Now, we are either done or we have a comma. But, if we have a comma we always have three digits following the comma. A comma followed by three digits is

,[0-9][0-9][0-9]

and we might have zero or more of those, so we put it inside a ()*, like so:

[0-9][0-9]?[0-9]?(,[0-9][0-9][0-9])*

That makes some more progress on the examples:

0█
10,349█
896█
921,334,234,250,100█

We appear to be done!

4.2 Double-quoted strings

Suppose we want to find all the double-quoted strings in a .py file. Some good examples include:

""
"hi"
"say \"hi\" to the visitors, please"

Some bad examples include:

"
hi
"say \\"hi\" to the visitors, please"

It looks like we always start with a quote

"

which updates our example inputs to

good:
    "█"
    "█hi"
    "█say \"hi\" to the visitors, please"
bad:
    "█
    hi
    "█say \\"hi\" to the visitors, please"

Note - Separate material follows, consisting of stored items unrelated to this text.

[src/common/secv_pkg.sv]
// Shared sizes, memory opcodes, function-unit and bus bundles for the data-memory path
package secv_pkg;

    // Data width of the core
    localparam int XLEN = 64;

    // Word address width on the data bus, 256 words
    localparam int ADR_WIDTH = 8;

    // One select bit per byte lane
    localparam int SEL_WIDTH = XLEN / 8;

    // Memory opcodes
    // Codes 11 to 15 are left undefined and complete with an error
    typedef enum logic [3:0] {
        MEM_OP_LB  = 4'd0,
        MEM_OP_LH  = 4'd1,
        MEM_OP_LW  = 4'd2,
        MEM_OP_LD  = 4'd3,
        MEM_OP_LBU = 4'd4,
        MEM_OP_LHU = 4'd5,
        MEM_OP_LWU = 4'd6,
        MEM_OP_SB  = 4'd7,
        MEM_OP_SH  = 4'd8,
        MEM_OP_SW  = 4'd9,
        MEM_OP_SD  = 4'd10
    } mem_op_t;

    // Request into a function unit
    typedef struct packed {
        logic              ena;
        mem_op_t           op;
        logic [XLEN-1:0]   src1;
        logic [XLEN-1:0]   src2;
    } funit_in_t;

    // Completion out of a function unit
    typedef struct packed {
        logic              rdy;
        logic              err;
        logic [XLEN-1:0]   res;
        logic              res_wb;
    } funit_out_t;

    // Request as seen at the top level
    typedef struct packed {
        mem_op_t           op;
        logic [XLEN-1:0]   addr;
        logic [XLEN-1:0]   wdata;
    } mem_req_t;

    // Wishbone classic, master to slave
    typedef struct packed {
        logic                  cyc;
        logic                  stb;
        logic                  we;
        logic [SEL_WIDTH-1:0]  sel;
        logic [ADR_WIDTH-1:0]  adr;
        logic [XLEN-1:0]       dat;
    } wb_m2s_t;

    // Idle completion, nothing to report
    function automatic funit_out_t funit_out_default();
        funit_out_t r;
        r.rdy    = 1'b0;
        r.err    = 1'b0;
        r.res    = '0;
        r.res_wb = 1'b0;
        return r;
    endfunction

    // Sign extension of a byte
    function automatic logic [XLEN-1:0] sext8(logic [7:0] v);
        return {{(XLEN-8){v[7]}}, v};
    endfunction

    // Sign extension of a half word
    function automatic logic [XLEN-1:0] sext16(logic [15:0] v);
        return {{(XLEN-16){v[15]}}, v};
    endfunction

    // Sign extension of a word
    function automatic logic [XLEN-1:0] sext32(logic [31:0] v);
        return {{(XLEN-32){v[31]}}, v};
    endfunction

endpackage
**config.mk**
```make
export PLATFORM = sky130hd
export DESIGN_NAME = core_perf_monitor
export DESIGN_NICKNAME = d
export VERILOG_FILES = /design/src/logic/perf_monitor_pkg.sv /design/src/logic/core_perf_monitor.sv /design/src/logic/dcache_traffic_monitor.sv /design/src/logic/perf_csr_axil.sv /design/src/logic/read_latency_tracker.sv
export VERILOG_INCLUDE_DIRS = /design/src /design/src/logic
export SDC_FILE = /design/constraint.sdc
export NUM_CORES = 1
export LEC_CHECK = 0
export ABC_CLOCK_PERIOD_IN_PS = 8600
export BUFFER_PORTS_ARGS = -buffer_cell sky130_fd_sc_hd__buf_4
export CAP_MARGIN = 20
export CORE_MARGIN = 2
export CORE_UTILIZATION = 45
export CTS_BUF_LIST = sky130_fd_sc_hd__clkbuf_8 sky130_fd_sc_hd__clkbuf_16
export DETAILED_ROUTE_END_ITERATION = 12
export GPL_TIMING_DRIVEN = 0
export PLACE_DENSITY = 0.68
export SYNTH_ARGS = -nofsm -noshare
export SYNTH_HDL_FRONTEND = slang
export SYNTH_SLANG_ARGS = --single-unit
```
**constraint.sdc**
```tcl
create_clock -name clk -period 8.6 [get_ports clk]
set_input_delay 2.15 -clock clk [delete_from_list [all_inputs] [get_ports clk]]
set_output_delay 2.15 -clock clk [all_outputs]
set_load 0.01 [all_outputs]
```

Next, we might have zero or more characters within the string

"()*

In-string characters can be almost anything, but \\ and " are special and new-lines cannot appear at all. As usual when some are special we’ll use a | to handle the main cases:

"([^\\"\n]|)*

which updates our example inputs to

good:
    "█"
    "hi█"
    "say █\"hi\" to the visitors, please"
bad:
    "█
    hi
    "say █\\"hi\" to the visitors, please"

Our examples are now waiting for a \\ or `". Since " should end the string, we’ll start with the \\.

It’s fine to see \\ in a string, but when we encounter a \\ the next character could be anything (even a " or new-line) without ending the string. That means we want \\.: back-slash anything.

"([^\\"\n]|\\.)*

which updates our example inputs to

good:
    "█"
    "hi█"
    "say \"hi\" to the visitors, please█"
bad:
    "█
    hi
    "say \\█"hi\" to the visitors, please"

The good examples now all end in a ":

"([^\\"\n]|\\.)*"

which updates our example inputs to

good:
    ""█
    "hi"█
    "say \"hi\" to the visitors, please"█
bad:
    "
    hi
    "say \\"█hi\" to the visitors, please"

And we’re done: we matched all the good examples and failed to match any of the bad ones.

Challenge: how would you extend this to match all Python strings, including 'these' and '''these'''?